Courtesy of Pam Martens

Jamie Dimon, Chairman and CEO of JPMorgan Chase

Jamie Dimon, Chairman and CEO, JPMorgan Chase

Jamie Dimon, Chairman and CEO of JPMorgan Chase, likes to perpetually brag about his bank’s “fortress balance sheet.” But in the fall of 2019, that fortress needed to borrow huge sums of money from the Federal Reserve – for still unexplained reasons. The trading units of other Wall Street banks also borrowed large sums from the Fed but they haven’t branded themselves as the “fortress balance sheet.”

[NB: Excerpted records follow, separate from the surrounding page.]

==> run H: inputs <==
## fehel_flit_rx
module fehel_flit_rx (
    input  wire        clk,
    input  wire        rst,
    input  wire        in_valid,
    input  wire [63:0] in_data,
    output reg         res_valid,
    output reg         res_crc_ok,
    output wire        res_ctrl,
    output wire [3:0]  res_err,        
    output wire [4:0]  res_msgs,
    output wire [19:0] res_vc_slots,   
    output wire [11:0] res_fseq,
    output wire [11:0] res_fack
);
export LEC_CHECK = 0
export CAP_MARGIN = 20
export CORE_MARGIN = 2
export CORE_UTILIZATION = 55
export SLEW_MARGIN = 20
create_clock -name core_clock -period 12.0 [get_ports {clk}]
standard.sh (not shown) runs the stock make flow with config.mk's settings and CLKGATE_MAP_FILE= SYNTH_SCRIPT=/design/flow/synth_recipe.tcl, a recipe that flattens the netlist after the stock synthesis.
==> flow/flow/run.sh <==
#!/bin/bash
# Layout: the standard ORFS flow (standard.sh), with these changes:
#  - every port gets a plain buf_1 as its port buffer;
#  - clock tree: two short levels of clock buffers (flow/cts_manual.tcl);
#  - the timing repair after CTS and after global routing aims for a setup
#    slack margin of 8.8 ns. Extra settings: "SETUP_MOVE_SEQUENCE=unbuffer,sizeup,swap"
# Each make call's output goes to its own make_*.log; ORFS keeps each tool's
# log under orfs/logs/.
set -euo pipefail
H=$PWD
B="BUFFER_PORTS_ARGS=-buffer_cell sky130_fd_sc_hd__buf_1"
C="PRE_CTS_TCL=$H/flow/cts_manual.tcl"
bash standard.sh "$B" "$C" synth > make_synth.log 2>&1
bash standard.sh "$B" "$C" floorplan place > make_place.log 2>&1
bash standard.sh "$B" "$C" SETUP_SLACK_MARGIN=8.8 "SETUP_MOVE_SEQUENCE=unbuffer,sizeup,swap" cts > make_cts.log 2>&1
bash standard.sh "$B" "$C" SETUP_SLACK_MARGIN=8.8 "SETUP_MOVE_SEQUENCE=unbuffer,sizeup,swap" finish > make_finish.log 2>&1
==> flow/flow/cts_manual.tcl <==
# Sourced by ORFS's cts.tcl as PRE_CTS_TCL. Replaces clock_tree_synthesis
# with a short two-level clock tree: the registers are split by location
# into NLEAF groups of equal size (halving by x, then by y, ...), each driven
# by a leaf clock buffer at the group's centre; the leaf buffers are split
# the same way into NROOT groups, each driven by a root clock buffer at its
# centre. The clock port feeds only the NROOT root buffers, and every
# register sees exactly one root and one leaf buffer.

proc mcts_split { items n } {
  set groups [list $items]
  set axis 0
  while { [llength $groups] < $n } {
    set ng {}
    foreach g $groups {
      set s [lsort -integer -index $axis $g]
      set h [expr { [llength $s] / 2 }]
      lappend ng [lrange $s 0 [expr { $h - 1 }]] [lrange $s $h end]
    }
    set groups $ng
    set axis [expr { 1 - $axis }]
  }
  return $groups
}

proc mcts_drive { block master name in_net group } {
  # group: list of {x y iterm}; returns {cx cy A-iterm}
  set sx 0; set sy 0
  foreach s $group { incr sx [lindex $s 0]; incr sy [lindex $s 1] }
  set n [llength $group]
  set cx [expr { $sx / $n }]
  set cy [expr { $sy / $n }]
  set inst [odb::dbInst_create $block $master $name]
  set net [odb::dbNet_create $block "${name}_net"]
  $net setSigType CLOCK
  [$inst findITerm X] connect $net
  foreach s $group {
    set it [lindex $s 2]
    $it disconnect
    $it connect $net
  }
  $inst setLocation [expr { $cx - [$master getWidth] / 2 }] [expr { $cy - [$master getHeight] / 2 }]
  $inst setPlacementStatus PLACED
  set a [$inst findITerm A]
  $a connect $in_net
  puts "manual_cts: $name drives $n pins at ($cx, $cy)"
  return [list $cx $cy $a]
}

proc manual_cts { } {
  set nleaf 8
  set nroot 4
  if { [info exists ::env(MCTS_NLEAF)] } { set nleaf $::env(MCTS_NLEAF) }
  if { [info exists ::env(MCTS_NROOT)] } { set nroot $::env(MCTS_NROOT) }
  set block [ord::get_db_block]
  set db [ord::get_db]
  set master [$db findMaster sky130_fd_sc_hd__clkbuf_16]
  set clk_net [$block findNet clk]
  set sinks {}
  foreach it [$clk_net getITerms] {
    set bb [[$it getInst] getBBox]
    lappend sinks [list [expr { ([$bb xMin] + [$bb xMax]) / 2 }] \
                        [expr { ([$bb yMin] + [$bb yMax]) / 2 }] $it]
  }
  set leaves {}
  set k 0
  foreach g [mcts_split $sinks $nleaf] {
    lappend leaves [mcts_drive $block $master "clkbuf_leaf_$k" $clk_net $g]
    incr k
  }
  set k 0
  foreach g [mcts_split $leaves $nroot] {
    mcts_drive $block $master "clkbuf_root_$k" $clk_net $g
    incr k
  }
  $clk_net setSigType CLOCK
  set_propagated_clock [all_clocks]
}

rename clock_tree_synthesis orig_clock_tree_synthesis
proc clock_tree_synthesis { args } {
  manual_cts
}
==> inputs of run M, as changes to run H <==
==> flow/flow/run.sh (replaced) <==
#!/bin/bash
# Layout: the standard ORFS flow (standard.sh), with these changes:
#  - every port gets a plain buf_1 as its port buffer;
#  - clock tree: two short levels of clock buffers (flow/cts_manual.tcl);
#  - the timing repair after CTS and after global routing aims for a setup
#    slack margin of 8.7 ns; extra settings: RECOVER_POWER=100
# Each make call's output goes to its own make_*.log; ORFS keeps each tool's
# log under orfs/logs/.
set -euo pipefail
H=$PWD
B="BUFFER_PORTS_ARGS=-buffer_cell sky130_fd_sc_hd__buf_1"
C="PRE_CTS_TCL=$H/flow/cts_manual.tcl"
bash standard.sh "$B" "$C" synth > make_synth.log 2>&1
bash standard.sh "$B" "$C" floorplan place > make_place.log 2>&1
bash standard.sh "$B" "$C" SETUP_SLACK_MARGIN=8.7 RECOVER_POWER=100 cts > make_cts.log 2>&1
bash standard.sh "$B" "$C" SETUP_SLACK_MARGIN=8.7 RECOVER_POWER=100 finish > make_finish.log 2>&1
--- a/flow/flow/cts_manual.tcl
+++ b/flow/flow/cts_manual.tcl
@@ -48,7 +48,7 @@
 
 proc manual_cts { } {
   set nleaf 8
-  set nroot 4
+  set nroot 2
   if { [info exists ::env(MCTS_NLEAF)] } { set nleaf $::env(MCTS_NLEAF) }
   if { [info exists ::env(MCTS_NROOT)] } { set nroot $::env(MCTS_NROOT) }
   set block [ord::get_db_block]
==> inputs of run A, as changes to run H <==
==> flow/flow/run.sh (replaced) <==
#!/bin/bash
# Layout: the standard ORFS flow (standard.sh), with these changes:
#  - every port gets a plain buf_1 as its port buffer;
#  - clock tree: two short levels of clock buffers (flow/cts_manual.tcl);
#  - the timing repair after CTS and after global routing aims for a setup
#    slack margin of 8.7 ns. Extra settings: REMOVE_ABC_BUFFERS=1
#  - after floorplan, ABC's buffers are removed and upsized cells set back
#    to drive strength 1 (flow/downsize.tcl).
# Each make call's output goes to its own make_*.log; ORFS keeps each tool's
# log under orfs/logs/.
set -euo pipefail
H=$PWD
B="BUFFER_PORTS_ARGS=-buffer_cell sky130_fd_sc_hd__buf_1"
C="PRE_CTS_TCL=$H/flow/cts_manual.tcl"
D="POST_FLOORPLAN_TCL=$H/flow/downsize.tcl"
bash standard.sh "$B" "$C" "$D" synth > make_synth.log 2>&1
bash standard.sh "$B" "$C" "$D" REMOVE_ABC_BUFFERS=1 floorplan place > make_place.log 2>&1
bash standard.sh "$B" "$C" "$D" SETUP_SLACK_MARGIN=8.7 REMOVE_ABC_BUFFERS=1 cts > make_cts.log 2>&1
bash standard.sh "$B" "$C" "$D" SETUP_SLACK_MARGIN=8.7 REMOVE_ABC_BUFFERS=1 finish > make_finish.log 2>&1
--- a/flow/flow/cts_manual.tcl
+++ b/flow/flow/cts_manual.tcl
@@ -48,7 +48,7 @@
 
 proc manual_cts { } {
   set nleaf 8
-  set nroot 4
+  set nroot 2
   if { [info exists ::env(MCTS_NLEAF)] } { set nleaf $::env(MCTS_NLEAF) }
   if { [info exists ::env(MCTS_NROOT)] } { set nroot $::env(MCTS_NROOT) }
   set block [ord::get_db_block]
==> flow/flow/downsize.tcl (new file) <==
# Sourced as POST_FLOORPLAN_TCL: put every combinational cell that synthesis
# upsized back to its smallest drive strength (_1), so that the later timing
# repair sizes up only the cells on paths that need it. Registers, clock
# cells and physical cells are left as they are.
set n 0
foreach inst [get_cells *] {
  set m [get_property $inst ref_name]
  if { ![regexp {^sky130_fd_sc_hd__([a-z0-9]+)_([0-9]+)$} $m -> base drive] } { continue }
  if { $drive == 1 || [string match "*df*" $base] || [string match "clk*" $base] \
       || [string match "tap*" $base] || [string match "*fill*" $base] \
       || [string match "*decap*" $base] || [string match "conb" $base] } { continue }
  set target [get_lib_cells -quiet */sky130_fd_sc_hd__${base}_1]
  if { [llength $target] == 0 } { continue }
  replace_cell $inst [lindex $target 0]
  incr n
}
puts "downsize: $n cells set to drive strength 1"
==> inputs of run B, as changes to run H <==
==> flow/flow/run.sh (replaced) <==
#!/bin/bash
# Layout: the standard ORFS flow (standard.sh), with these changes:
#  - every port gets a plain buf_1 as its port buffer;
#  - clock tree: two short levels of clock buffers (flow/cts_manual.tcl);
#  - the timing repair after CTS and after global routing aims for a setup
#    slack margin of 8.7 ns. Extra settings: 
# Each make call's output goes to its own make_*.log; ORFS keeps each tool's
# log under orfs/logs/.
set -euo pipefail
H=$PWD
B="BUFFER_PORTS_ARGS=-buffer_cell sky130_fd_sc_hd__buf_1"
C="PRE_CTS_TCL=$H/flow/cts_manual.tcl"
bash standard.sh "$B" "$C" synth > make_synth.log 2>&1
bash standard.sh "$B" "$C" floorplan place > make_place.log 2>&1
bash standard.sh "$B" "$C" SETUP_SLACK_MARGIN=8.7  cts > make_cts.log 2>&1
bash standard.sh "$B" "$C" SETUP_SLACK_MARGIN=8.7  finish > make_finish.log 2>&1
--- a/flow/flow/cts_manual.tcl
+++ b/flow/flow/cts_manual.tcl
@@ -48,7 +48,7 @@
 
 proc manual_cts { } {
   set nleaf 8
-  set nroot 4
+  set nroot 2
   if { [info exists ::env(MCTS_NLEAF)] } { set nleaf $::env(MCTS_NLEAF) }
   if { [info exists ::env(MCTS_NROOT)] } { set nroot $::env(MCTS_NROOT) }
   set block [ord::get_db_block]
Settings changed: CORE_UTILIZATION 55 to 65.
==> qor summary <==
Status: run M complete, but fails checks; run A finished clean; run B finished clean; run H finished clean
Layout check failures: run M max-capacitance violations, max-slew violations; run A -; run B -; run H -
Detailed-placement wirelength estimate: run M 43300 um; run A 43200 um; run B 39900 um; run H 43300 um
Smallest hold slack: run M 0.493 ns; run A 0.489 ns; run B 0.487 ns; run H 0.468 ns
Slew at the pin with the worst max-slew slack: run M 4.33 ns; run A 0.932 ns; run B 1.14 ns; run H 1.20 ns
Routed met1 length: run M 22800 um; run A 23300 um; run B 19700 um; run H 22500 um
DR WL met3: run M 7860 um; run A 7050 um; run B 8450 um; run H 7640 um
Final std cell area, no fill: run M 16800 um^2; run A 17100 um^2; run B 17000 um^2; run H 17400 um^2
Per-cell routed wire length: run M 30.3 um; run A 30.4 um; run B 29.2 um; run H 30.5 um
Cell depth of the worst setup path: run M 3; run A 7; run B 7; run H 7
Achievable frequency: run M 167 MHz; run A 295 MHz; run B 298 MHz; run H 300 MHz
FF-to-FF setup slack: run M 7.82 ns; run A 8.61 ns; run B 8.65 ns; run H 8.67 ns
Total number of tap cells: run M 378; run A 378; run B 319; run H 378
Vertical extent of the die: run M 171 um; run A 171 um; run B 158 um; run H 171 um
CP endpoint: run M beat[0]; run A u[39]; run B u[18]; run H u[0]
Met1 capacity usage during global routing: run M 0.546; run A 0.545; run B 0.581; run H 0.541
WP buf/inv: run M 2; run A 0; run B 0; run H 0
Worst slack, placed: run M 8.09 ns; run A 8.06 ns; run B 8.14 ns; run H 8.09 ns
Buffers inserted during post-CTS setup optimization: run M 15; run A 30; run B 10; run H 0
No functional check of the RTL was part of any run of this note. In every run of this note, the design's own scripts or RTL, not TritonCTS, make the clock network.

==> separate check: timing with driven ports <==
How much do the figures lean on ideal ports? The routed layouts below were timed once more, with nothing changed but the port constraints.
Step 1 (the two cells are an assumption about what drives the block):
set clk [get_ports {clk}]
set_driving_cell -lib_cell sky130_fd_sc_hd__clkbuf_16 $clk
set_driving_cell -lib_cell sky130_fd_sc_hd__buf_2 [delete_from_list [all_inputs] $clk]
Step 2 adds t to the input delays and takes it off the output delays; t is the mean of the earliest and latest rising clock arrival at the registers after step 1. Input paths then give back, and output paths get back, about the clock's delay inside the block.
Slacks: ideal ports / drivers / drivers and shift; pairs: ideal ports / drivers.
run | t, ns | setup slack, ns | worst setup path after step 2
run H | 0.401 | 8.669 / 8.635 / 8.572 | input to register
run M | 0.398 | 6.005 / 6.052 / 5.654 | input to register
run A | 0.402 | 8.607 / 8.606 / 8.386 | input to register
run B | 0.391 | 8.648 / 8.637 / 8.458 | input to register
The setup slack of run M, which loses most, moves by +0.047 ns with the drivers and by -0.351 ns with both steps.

Yesterday, the Federal Reserve Bank of New York released the names of the banks and the dollar amounts that were borrowed under its emergency repo loan operations for the last quarter of 2019. It had previously released the data for the period of September 17, 2019 through September 30, 2019. The Fed has yet to release the data for the emergency repo loan operations in 2020.

Repo loans, short for repurchase agreements, are supposed to be overnight loans. Corporations, banks, securities firms and money market mutual funds typically secure these loans from each other by providing safe forms of collateral such as Treasury securities. The repo loan market is supposed to function without the assistance of the Federal Reserve. The Fed’s emergency repo loans that began on September 17, 2019 (months before there was a COVID-19 case reported anywhere in the world) was the first such repo intervention by the Fed since the financial crisis of 2008. The Fed has yet to provide a credible explanation for why its emergency operations were needed.

The Fed’s emergency repo operations began as overnight loans. But then the Fed began regularly offering 14-day term loans in addition to the overnight loans. Then it began to add even longer term loans.

Just 24 trading houses on Wall Street (what the Fed calls its “primary dealers”) were eligible for these loans.  A handful of firms took the lion’s share. Until now, neither the public nor the participating banks knew who was under the most severe funding stresses that they had to borrow from the Fed for months on end.